È positivo l’accento posto a tematiche quali le bioenergie e la circular economy, opportunità economica, occupazionale, ambientale, ma allo stesso tempo strumenti per favorire la diffusione di processi sostenibili e grazie ai quali creare reti virtuose e in grado di valorizzazione intere aree, come Gunter Pauli, scrittore e soprattutto imprenditore visionario, ha dimostrato in una lectio brevis all’Università di Cork, che vide in passato impegnato come studente lo stesso commissario Hogan.
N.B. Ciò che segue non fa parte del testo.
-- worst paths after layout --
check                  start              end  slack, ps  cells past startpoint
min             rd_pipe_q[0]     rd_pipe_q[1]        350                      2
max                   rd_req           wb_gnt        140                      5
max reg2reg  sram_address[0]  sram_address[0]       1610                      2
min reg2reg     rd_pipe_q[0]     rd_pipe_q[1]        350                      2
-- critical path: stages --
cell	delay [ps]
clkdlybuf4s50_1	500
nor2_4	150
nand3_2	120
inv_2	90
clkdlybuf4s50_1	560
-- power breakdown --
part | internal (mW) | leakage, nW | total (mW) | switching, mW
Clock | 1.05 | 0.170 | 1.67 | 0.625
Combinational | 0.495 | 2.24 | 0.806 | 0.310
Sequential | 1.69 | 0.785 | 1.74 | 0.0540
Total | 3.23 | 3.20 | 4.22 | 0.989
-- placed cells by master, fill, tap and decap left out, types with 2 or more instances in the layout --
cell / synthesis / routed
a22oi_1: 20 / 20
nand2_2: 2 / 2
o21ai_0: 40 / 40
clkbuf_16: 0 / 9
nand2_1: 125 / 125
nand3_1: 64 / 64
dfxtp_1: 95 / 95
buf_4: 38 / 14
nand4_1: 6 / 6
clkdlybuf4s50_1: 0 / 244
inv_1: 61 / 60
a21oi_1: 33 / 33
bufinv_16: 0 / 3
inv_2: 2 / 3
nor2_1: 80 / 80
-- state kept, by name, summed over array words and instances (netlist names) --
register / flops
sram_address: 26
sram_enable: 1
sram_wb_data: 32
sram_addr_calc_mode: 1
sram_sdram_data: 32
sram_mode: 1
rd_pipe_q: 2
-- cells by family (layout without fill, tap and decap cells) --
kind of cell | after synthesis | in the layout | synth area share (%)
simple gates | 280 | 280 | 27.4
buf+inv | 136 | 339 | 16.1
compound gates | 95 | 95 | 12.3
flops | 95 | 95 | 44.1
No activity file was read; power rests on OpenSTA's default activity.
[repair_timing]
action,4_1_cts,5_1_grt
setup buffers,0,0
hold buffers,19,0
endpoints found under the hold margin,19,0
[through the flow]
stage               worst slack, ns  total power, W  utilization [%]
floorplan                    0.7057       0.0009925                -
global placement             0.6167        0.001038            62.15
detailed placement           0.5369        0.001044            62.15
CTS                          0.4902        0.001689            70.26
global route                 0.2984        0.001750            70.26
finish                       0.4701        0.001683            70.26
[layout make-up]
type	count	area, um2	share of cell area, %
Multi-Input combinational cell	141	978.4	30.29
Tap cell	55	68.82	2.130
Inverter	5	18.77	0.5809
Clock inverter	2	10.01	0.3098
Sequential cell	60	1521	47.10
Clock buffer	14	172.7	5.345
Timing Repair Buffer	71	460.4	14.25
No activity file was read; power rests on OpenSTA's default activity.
Se con la Dichiarazione di Cork 2.0 vi è una presa di coscienza della centralità dell’agricoltura, si può affermare che si tratta di un ritorno alle origini dell’Europa, oggi allargata a Est rispetto a 20 anni fa. L’Ue del post-Brexit ha compreso che doveva dare un segnale di svolta e il settore primario, che è stato uno dei pilastri del dialogo fra le nazioni, è sicuramente una strada efficace. Soprattutto se si lancia il messaggio che un tema così fondamentale come lo sviluppo rurale (che va oltre la mera politica agricola) non può non meritare sforzi congiunti e multi-settoriali.
In gioco c’è il futuro non solo di 22 milioni di agricoltori dell’Ue, che gestiscono circa l’85% del territorio, e nemmeno dei 44 milioni di occupati nella filiera agroalimentare. Si parla, più concretamente, di circa 200 milioni di persone che abitano le zone rurali in Europa. Ed è a loro che si rivolge prioritariamente il manifesto che ha visto la luce in questi giorni.
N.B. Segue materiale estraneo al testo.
**src/rtl/mips_pkg.sv**
```systemverilog
// Shared encodings for the multicycle MIPS controller: state codes, opcode and
// funct constants, ALU control codes and the FSM-to-decoder aluop encoding.
// Optional feature macro: MIPS_ADDI_J_EN (adds the addi and j instruction states).
package mips_pkg;

   typedef enum logic [3:0] {
      StFetch   = 4'd0,
      StDecode  = 4'd1,
      StMemAdr  = 4'd2,
      StMemRd   = 4'd3,
      StMemWb   = 4'd4,
      StMemWr   = 4'd5,
      StExecute = 4'd6,
      StAluWb   = 4'd7,
      StBranch  = 4'd8
`ifdef MIPS_ADDI_J_EN
      ,
      StAddiEx  = 4'd9,
      StAddiWb  = 4'd10,
      StJump    = 4'd11
`endif
   } state_e;

   localparam logic [5:0] OP_RTYPE = 6'b000000;
   localparam logic [5:0] OP_LW    = 6'b100011;
   localparam logic [5:0] OP_SW    = 6'b101011;
   localparam logic [5:0] OP_BEQ   = 6'b000100;
   localparam logic [5:0] OP_ADDI  = 6'b001000;
   localparam logic [5:0] OP_J     = 6'b000010;

   localparam logic [5:0] FUNCT_ADD = 6'b100000;
   localparam logic [5:0] FUNCT_SUB = 6'b100010;
   localparam logic [5:0] FUNCT_AND = 6'b100100;
   localparam logic [5:0] FUNCT_OR  = 6'b100101;
   localparam logic [5:0] FUNCT_SLT = 6'b101010;

   localparam logic [2:0] ALU_AND = 3'b000;
   localparam logic [2:0] ALU_OR  = 3'b001;
   localparam logic [2:0] ALU_ADD = 3'b010;
   localparam logic [2:0] ALU_SUB = 3'b110;
   localparam logic [2:0] ALU_SLT = 3'b111;

   localparam logic [1:0] ALUOP_ADD   = 2'b00;
   localparam logic [1:0] ALUOP_SUB   = 2'b01;
   localparam logic [1:0] ALUOP_FUNCT = 2'b10;

   // True for the R-type funct codes the ALU decoder implements.
   function automatic logic funct_legal(input logic [5:0] f);
      return (f == FUNCT_ADD) || (f == FUNCT_SUB) || (f == FUNCT_AND) ||
             (f == FUNCT_OR)  || (f == FUNCT_SLT);
   endfunction

endpackage

```
**src/rtl/aludecoder.sv**
```systemverilog
// ALU decoder: maps the FSM's aluop and the instruction funct field to alucontrol.
module aludecoder
   import mips_pkg::*;
(
   input  logic [1:0] aluop,
   input  logic [5:0] funct,
   output logic [2:0] alucontrol
);

   // Fixed add/sub for address and branch math, funct-driven for R-type execute.
   always_comb begin
      alucontrol = ALU_ADD;
      case (aluop)
         ALUOP_SUB:   alucontrol = ALU_SUB;
         ALUOP_FUNCT: begin
            case (funct)
               FUNCT_ADD: alucontrol = ALU_ADD;
               FUNCT_SUB: alucontrol = ALU_SUB;
               FUNCT_AND: alucontrol = ALU_AND;
               FUNCT_OR:  alucontrol = ALU_OR;
               FUNCT_SLT: alucontrol = ALU_SLT;
               default:   alucontrol = ALU_ADD;
            endcase
         end
         default:     alucontrol = ALU_ADD;
      endcase
   end

endmodule

```
**src/rtl/multicycle_controller.sv**
```systemverilog
// Multicycle MIPS control FSM (Moore). Outputs decode from the state register;
// alucontrol also depends on funct, pcen on zero, and illegal on opcode/funct in
// DECODE. Optional feature macro: MIPS_ADDI_J_EN enables addi and j.
module multicycle_controller
   import mips_pkg::*;
(
   input  logic       clk,
   input  logic       reset,
   input  logic [5:0] opcode,
   input  logic [5:0] funct,
   input  logic       zero,
   output logic [2:0] alucontrol,
   output logic       alusrca,
   output logic [1:0] alusrcb,
   output logic [1:0] pcsrc,
   output logic       iord,
   output logic       regdst,
   output logic       memtoreg,
   output logic       pcen,
   output logic       irwrite,
   output logic       regwrite,
   output logic       memwrite,
   output logic       illegal,
   output logic [3:0] state
);

   state_e     state_q, state_d;
   logic       decode_legal;
   logic [1:0] aluop;
   logic       pcen_s, irwrite_s, regwrite_s, memwrite_s, illegal_s;

   // State register; reset lands in FETCH without waiting for a clock.
   always_ff @(posedge clk or negedge reset) begin
      if (!reset) state_q <= StFetch;
      else        state_q <= state_d;
   end

   // Opcode/funct legality as seen in DECODE.
   always_comb begin
      decode_legal = 1'b0;
      case (opcode)
         OP_LW, OP_SW, OP_BEQ: decode_legal = 1'b1;
         OP_RTYPE:             decode_legal = funct_legal(funct);
`ifdef MIPS_ADDI_J_EN
         OP_ADDI, OP_J:        decode_legal = 1'b1;
`else
         OP_ADDI, OP_J:        decode_legal = 1'b0;
`endif
         default:              decode_legal = 1'b0;
      endcase
   end

   // Next-state logic; unused codes and illegal decodes fall back to FETCH.
   always_comb begin
      state_d = StFetch;
      case (state_q)
         StFetch:   state_d = StDecode;
         StDecode: begin
            if (decode_legal) begin
               case (opcode)
                  OP_LW, OP_SW: state_d = StMemAdr;
                  OP_RTYPE:     state_d = StExecute;
                  OP_BEQ:       state_d = StBranch;
`ifdef MIPS_ADDI_J_EN
                  OP_ADDI:      state_d = StAddiEx;
                  OP_J:         state_d = StJump;
`endif
                  default:      state_d = StFetch;
               endcase
            end
         end
         StMemAdr:  state_d = (opcode == OP_SW) ? StMemWr : StMemRd;
         StMemRd:   state_d = StMemWb;
         StExecute: state_d = StAluWb;
`ifdef MIPS_ADDI_J_EN
         StAddiEx:  state_d = StAddiWb;
`endif
         default:   state_d = StFetch;
      endcase
   end

   // Per-state output decode; anything not set here stays at its idle value.
   always_comb begin
      alusrca    = 1'b0;
      alusrcb    = 2'b00;
      pcsrc      = 2'b00;
      iord       = 1'b0;
      regdst     = 1'b0;
      memtoreg   = 1'b0;
      aluop      = ALUOP_ADD;
      pcen_s     = 1'b0;
      irwrite_s  = 1'b0;
      regwrite_s = 1'b0;
      memwrite_s = 1'b0;
      illegal_s  = 1'b0;
      case (state_q)
         StFetch: begin
            alusrcb   = 2'b01;
            irwrite_s = 1'b1;
            pcen_s    = 1'b1;
         end
         StDecode: begin
            alusrcb   = 2'b11;
            illegal_s = ~decode_legal;
         end
         StMemAdr: begin
            alusrca = 1'b1;
            alusrcb = 2'b10;
         end
         StMemRd:  iord = 1'b1;
         StMemWb: begin
            memtoreg   = 1'b1;
            regwrite_s = 1'b1;
         end
         StMemWr: begin
            iord       = 1'b1;
            memwrite_s = 1'b1;
         end
         StExecute: begin
            alusrca = 1'b1;
            aluop   = ALUOP_FUNCT;
         end
         StAluWb: begin
            regdst     = 1'b1;
            regwrite_s = 1'b1;
         end
         StBranch: begin
            alusrca = 1'b1;
            aluop   = ALUOP_SUB;
            pcsrc   = 2'b01;
            pcen_s  = zero;
         end
`ifdef MIPS_ADDI_J_EN
         StAddiEx: begin
            alusrca = 1'b1;
            alusrcb = 2'b10;
         end
         StAddiWb: regwrite_s = 1'b1;
         StJump: begin
            pcsrc  = 2'b10;
            pcen_s = 1'b1;
         end
`endif
         default:  illegal_s = 1'b1;
      endcase
   end

   aludecoder u_aludecoder (
      .aluop      (aluop),
      .funct      (funct),
      .alucontrol (alucontrol)
   );

   // Write enables and illegal are held low for the whole reset interval.
   assign pcen     = pcen_s & reset;
   assign irwrite  = irwrite_s & reset;
   assign regwrite = regwrite_s & reset;
   assign memwrite = memwrite_s & reset;
   assign illegal  = illegal_s & reset;
   assign state    = state_q;

endmodule

```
Certo, come molti hanno confessato più o meno apertamente, bisogna anche prendere atto che grandi temi come la prosperità rurale, l’innovazione, il ricambio generazionale, l’attenzione alle risorse e all’ambiente, il rafforzamento del valore delle catene alimentari non sono certo emersi nei due giorni in cui oltre 300 stakeholder si sono dati appuntamento in Irlanda.
Quanto all’altra grande questione, che è la semplificazione, era uno dei punti nodali della prima dichiarazione del 1996. Sono passati 20 anni e l’obiettivo si è allontanato. La speranza è che non si attendano altri due decenni per fare il punto degli obiettivi raggiunti e che l’agricoltura davvero possa ritornare a essere la regina dell’Unione europea, in ogni angolo d’Europa, per poter competere sui mercati mondiali e dare un futuro alle aree rurali. E magari, come ha sagacemente rilevato il professor Dario Casati, che si parli di agricoltura anche nell’ottica di produzione, competitività e di politica estera in chiave agricola.